### TASK GOAL
Word for word, restate the lines that run from the line containing "Power of run" to the last line of the records below.

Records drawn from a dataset
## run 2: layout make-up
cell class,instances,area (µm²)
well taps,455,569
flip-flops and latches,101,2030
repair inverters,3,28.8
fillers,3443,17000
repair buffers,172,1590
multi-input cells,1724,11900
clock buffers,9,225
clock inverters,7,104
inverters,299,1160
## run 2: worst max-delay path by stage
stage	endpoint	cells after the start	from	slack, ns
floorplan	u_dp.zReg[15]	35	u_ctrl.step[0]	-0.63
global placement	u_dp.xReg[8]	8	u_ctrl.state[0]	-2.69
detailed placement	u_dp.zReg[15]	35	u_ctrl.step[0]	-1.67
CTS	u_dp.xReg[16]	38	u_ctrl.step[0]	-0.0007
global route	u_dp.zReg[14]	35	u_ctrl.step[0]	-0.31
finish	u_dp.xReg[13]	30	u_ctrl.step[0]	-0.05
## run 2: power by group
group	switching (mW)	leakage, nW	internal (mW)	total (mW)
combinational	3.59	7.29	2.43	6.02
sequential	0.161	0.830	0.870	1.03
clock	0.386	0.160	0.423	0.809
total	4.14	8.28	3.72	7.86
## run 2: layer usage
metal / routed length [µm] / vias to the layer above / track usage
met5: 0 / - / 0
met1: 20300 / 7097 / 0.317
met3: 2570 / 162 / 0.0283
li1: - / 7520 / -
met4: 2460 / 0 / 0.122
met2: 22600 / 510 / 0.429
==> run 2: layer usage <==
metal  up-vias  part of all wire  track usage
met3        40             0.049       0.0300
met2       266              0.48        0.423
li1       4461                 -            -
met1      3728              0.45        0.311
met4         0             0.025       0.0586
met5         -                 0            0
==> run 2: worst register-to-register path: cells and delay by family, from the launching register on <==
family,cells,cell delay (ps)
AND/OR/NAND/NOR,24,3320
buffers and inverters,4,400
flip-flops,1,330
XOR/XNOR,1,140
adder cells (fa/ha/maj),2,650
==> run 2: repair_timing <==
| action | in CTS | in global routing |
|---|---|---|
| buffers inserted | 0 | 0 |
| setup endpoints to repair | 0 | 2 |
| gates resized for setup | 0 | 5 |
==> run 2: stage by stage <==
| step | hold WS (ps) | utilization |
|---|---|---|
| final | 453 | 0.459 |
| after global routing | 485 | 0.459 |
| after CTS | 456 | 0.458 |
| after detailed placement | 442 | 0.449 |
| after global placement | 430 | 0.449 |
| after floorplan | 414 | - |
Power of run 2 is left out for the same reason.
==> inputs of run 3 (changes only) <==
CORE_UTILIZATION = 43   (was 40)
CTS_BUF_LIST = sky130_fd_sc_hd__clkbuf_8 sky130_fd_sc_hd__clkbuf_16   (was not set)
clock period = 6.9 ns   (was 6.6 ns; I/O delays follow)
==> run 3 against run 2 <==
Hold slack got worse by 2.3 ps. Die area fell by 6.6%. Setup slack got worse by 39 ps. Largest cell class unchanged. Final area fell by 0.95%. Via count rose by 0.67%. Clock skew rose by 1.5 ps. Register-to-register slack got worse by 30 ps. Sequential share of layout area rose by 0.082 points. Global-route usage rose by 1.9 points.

### OUTPUT FOR THIS EXERCISE
Power of run 2 is left out for the same reason.
==> inputs of run 3 (changes only) <==
CORE_UTILIZATION = 43   (was 40)
CTS_BUF_LIST = sky130_fd_sc_hd__clkbuf_8 sky130_fd_sc_hd__clkbuf_16   (was not set)
clock period = 6.9 ns   (was 6.6 ns; I/O delays follow)
==> run 3 against run 2 <==
Hold slack got worse by 2.3 ps. Die area fell by 6.6%. Setup slack got worse by 39 ps. Largest cell class unchanged. Final area fell by 0.95%. Via count rose by 0.67%. Clock skew rose by 1.5 ps. Register-to-register slack got worse by 30 ps. Sequential share of layout area rose by 0.082 points. Global-route usage rose by 1.9 points.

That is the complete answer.